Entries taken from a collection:
-------------------------
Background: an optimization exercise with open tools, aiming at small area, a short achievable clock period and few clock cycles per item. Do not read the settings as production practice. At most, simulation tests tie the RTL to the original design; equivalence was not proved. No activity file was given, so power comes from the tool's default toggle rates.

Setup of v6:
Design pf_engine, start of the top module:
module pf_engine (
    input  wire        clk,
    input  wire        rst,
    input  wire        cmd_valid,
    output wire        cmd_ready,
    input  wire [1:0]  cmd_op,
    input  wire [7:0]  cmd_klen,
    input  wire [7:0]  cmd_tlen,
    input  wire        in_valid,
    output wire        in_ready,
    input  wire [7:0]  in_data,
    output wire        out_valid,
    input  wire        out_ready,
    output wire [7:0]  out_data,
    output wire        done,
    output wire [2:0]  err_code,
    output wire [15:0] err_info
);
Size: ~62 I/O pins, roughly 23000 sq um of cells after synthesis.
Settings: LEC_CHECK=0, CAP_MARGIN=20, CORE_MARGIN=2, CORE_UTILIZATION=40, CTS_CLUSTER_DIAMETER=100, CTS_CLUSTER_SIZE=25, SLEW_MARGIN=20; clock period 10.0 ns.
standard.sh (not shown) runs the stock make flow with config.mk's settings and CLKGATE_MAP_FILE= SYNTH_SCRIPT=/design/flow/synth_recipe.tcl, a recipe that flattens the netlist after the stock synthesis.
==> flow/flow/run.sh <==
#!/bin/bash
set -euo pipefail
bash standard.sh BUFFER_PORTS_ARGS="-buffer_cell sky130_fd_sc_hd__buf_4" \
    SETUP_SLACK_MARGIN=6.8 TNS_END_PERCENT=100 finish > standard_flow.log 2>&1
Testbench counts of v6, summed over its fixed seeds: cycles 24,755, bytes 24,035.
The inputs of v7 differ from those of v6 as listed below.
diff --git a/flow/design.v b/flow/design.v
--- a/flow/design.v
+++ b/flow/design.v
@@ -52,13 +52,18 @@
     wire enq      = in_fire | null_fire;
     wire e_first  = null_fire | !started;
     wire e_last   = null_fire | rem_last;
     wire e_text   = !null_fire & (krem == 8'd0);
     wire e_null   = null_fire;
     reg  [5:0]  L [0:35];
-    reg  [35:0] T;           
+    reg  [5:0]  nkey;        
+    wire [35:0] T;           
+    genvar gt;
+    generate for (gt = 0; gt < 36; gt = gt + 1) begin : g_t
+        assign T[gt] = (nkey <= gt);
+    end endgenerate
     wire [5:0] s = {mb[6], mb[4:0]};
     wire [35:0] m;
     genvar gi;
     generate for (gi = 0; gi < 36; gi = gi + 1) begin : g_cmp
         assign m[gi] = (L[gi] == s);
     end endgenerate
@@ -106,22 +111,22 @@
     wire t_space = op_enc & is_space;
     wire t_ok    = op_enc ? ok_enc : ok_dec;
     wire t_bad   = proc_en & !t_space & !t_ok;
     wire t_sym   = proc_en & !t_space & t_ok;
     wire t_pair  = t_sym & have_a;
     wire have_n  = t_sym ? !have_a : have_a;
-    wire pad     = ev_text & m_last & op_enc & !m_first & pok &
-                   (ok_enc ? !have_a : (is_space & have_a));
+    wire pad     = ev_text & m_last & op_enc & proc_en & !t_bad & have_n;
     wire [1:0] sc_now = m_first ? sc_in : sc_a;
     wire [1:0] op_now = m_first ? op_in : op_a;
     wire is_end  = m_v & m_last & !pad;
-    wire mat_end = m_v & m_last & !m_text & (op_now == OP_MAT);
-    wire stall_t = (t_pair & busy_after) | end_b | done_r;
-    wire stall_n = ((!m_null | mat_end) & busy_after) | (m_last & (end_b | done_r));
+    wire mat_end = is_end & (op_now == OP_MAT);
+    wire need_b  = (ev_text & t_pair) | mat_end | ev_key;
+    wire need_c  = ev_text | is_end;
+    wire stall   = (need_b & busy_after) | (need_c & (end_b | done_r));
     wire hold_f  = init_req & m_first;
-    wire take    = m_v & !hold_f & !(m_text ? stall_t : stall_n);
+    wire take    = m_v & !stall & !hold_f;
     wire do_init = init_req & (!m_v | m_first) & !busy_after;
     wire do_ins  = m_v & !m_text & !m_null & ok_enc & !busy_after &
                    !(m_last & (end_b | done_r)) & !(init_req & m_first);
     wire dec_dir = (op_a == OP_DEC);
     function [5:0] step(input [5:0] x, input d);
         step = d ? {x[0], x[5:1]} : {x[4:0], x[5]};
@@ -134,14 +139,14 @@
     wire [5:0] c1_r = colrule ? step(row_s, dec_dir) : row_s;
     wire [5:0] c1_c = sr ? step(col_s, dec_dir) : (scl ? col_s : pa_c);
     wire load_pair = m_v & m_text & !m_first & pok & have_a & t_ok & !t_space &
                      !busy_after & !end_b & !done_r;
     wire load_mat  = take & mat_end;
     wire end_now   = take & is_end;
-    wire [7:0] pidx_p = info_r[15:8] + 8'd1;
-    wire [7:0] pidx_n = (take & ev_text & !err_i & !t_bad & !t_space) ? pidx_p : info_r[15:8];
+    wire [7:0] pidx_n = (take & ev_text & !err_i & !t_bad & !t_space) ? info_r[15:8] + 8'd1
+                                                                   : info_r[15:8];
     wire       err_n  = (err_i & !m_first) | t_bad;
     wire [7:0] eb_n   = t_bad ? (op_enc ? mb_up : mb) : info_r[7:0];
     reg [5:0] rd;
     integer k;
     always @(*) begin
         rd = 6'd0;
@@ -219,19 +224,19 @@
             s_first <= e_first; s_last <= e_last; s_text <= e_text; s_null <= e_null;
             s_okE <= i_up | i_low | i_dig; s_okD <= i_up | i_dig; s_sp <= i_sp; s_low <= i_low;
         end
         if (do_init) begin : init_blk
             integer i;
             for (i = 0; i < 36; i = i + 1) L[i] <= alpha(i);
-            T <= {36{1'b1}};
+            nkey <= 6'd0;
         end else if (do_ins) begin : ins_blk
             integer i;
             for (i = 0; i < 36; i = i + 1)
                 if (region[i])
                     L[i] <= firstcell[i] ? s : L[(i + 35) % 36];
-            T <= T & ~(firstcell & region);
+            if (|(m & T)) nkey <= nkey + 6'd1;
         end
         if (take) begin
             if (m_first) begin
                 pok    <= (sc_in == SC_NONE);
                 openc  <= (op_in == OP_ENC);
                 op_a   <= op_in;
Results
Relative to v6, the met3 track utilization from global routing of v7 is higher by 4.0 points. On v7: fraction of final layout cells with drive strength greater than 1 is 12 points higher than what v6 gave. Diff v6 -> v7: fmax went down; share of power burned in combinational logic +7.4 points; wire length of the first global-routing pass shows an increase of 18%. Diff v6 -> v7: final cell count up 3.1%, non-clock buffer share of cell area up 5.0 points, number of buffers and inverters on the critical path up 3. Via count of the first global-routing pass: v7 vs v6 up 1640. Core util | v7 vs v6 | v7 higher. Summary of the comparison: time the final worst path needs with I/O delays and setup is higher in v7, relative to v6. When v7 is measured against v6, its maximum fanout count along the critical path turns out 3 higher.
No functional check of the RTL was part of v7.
-------------------------
What the exercise asks: Return the entries above, every line intact.

Result for this task:
Background: an optimization exercise with open tools, aiming at small area, a short achievable clock period and few clock cycles per item. Do not read the settings as production practice. At most, simulation tests tie the RTL to the original design; equivalence was not proved. No activity file was given, so power comes from the tool's default toggle rates.

Setup of v6:
Design pf_engine, start of the top module:
module pf_engine (
    input  wire        clk,
    input  wire        rst,
    input  wire        cmd_valid,
    output wire        cmd_ready,
    input  wire [1:0]  cmd_op,
    input  wire [7:0]  cmd_klen,
    input  wire [7:0]  cmd_tlen,
    input  wire        in_valid,
    output wire        in_ready,
    input  wire [7:0]  in_data,
    output wire        out_valid,
    input  wire        out_ready,
    output wire [7:0]  out_data,
    output wire        done,
    output wire [2:0]  err_code,
    output wire [15:0] err_info
);
Size: ~62 I/O pins, roughly 23000 sq um of cells after synthesis.
Settings: LEC_CHECK=0, CAP_MARGIN=20, CORE_MARGIN=2, CORE_UTILIZATION=40, CTS_CLUSTER_DIAMETER=100, CTS_CLUSTER_SIZE=25, SLEW_MARGIN=20; clock period 10.0 ns.
standard.sh (not shown) runs the stock make flow with config.mk's settings and CLKGATE_MAP_FILE= SYNTH_SCRIPT=/design/flow/synth_recipe.tcl, a recipe that flattens the netlist after the stock synthesis.
==> flow/flow/run.sh <==
#!/bin/bash
set -euo pipefail
bash standard.sh BUFFER_PORTS_ARGS="-buffer_cell sky130_fd_sc_hd__buf_4" \
    SETUP_SLACK_MARGIN=6.8 TNS_END_PERCENT=100 finish > standard_flow.log 2>&1
Testbench counts of v6, summed over its fixed seeds: cycles 24,755, bytes 24,035.
The inputs of v7 differ from those of v6 as listed below.
diff --git a/flow/design.v b/flow/design.v
--- a/flow/design.v
+++ b/flow/design.v
@@ -52,13 +52,18 @@
     wire enq      = in_fire | null_fire;
     wire e_first  = null_fire | !started;
     wire e_last   = null_fire | rem_last;
     wire e_text   = !null_fire & (krem == 8'd0);
     wire e_null   = null_fire;
     reg  [5:0]  L [0:35];
-    reg  [35:0] T;           
+    reg  [5:0]  nkey;        
+    wire [35:0] T;           
+    genvar gt;
+    generate for (gt = 0; gt < 36; gt = gt + 1) begin : g_t
+        assign T[gt] = (nkey <= gt);
+    end endgenerate
     wire [5:0] s = {mb[6], mb[4:0]};
     wire [35:0] m;
     genvar gi;
     generate for (gi = 0; gi < 36; gi = gi + 1) begin : g_cmp
         assign m[gi] = (L[gi] == s);
     end endgenerate
@@ -106,22 +111,22 @@
     wire t_space = op_enc & is_space;
     wire t_ok    = op_enc ? ok_enc : ok_dec;
     wire t_bad   = proc_en & !t_space & !t_ok;
     wire t_sym   = proc_en & !t_space & t_ok;
     wire t_pair  = t_sym & have_a;
     wire have_n  = t_sym ? !have_a : have_a;
-    wire pad     = ev_text & m_last & op_enc & !m_first & pok &
-                   (ok_enc ? !have_a : (is_space & have_a));
+    wire pad     = ev_text & m_last & op_enc & proc_en & !t_bad & have_n;
     wire [1:0] sc_now = m_first ? sc_in : sc_a;
     wire [1:0] op_now = m_first ? op_in : op_a;
     wire is_end  = m_v & m_last & !pad;
-    wire mat_end = m_v & m_last & !m_text & (op_now == OP_MAT);
-    wire stall_t = (t_pair & busy_after) | end_b | done_r;
-    wire stall_n = ((!m_null | mat_end) & busy_after) | (m_last & (end_b | done_r));
+    wire mat_end = is_end & (op_now == OP_MAT);
+    wire need_b  = (ev_text & t_pair) | mat_end | ev_key;
+    wire need_c  = ev_text | is_end;
+    wire stall   = (need_b & busy_after) | (need_c & (end_b | done_r));
     wire hold_f  = init_req & m_first;
-    wire take    = m_v & !hold_f & !(m_text ? stall_t : stall_n);
+    wire take    = m_v & !stall & !hold_f;
     wire do_init = init_req & (!m_v | m_first) & !busy_after;
     wire do_ins  = m_v & !m_text & !m_null & ok_enc & !busy_after &
                    !(m_last & (end_b | done_r)) & !(init_req & m_first);
     wire dec_dir = (op_a == OP_DEC);
     function [5:0] step(input [5:0] x, input d);
         step = d ? {x[0], x[5:1]} : {x[4:0], x[5]};
@@ -134,14 +139,14 @@
     wire [5:0] c1_r = colrule ? step(row_s, dec_dir) : row_s;
     wire [5:0] c1_c = sr ? step(col_s, dec_dir) : (scl ? col_s : pa_c);
     wire load_pair = m_v & m_text & !m_first & pok & have_a & t_ok & !t_space &
                      !busy_after & !end_b & !done_r;
     wire load_mat  = take & mat_end;
     wire end_now   = take & is_end;
-    wire [7:0] pidx_p = info_r[15:8] + 8'd1;
-    wire [7:0] pidx_n = (take & ev_text & !err_i & !t_bad & !t_space) ? pidx_p : info_r[15:8];
+    wire [7:0] pidx_n = (take & ev_text & !err_i & !t_bad & !t_space) ? info_r[15:8] + 8'd1
+                                                                   : info_r[15:8];
     wire       err_n  = (err_i & !m_first) | t_bad;
     wire [7:0] eb_n   = t_bad ? (op_enc ? mb_up : mb) : info_r[7:0];
     reg [5:0] rd;
     integer k;
     always @(*) begin
         rd = 6'd0;
@@ -219,19 +224,19 @@
             s_first <= e_first; s_last <= e_last; s_text <= e_text; s_null <= e_null;
             s_okE <= i_up | i_low | i_dig; s_okD <= i_up | i_dig; s_sp <= i_sp; s_low <= i_low;
         end
         if (do_init) begin : init_blk
             integer i;
             for (i = 0; i < 36; i = i + 1) L[i] <= alpha(i);
-            T <= {36{1'b1}};
+            nkey <= 6'd0;
         end else if (do_ins) begin : ins_blk
             integer i;
             for (i = 0; i < 36; i = i + 1)
                 if (region[i])
                     L[i] <= firstcell[i] ? s : L[(i + 35) % 36];
-            T <= T & ~(firstcell & region);
+            if (|(m & T)) nkey <= nkey + 6'd1;
         end
         if (take) begin
             if (m_first) begin
                 pok    <= (sc_in == SC_NONE);
                 openc  <= (op_in == OP_ENC);
                 op_a   <= op_in;
Results
Relative to v6, the met3 track utilization from global routing of v7 is higher by 4.0 points. On v7: fraction of final layout cells with drive strength greater than 1 is 12 points higher than what v6 gave. Diff v6 -> v7: fmax went down; share of power burned in combinational logic +7.4 points; wire length of the first global-routing pass shows an increase of 18%. Diff v6 -> v7: final cell count up 3.1%, non-clock buffer share of cell area up 5.0 points, number of buffers and inverters on the critical path up 3. Via count of the first global-routing pass: v7 vs v6 up 1640. Core util | v7 vs v6 | v7 higher. Summary of the comparison: time the final worst path needs with I/O delays and setup is higher in v7, relative to v6. When v7 is measured against v6, its maximum fanout count along the critical path turns out 3 higher.
No functional check of the RTL was part of v7.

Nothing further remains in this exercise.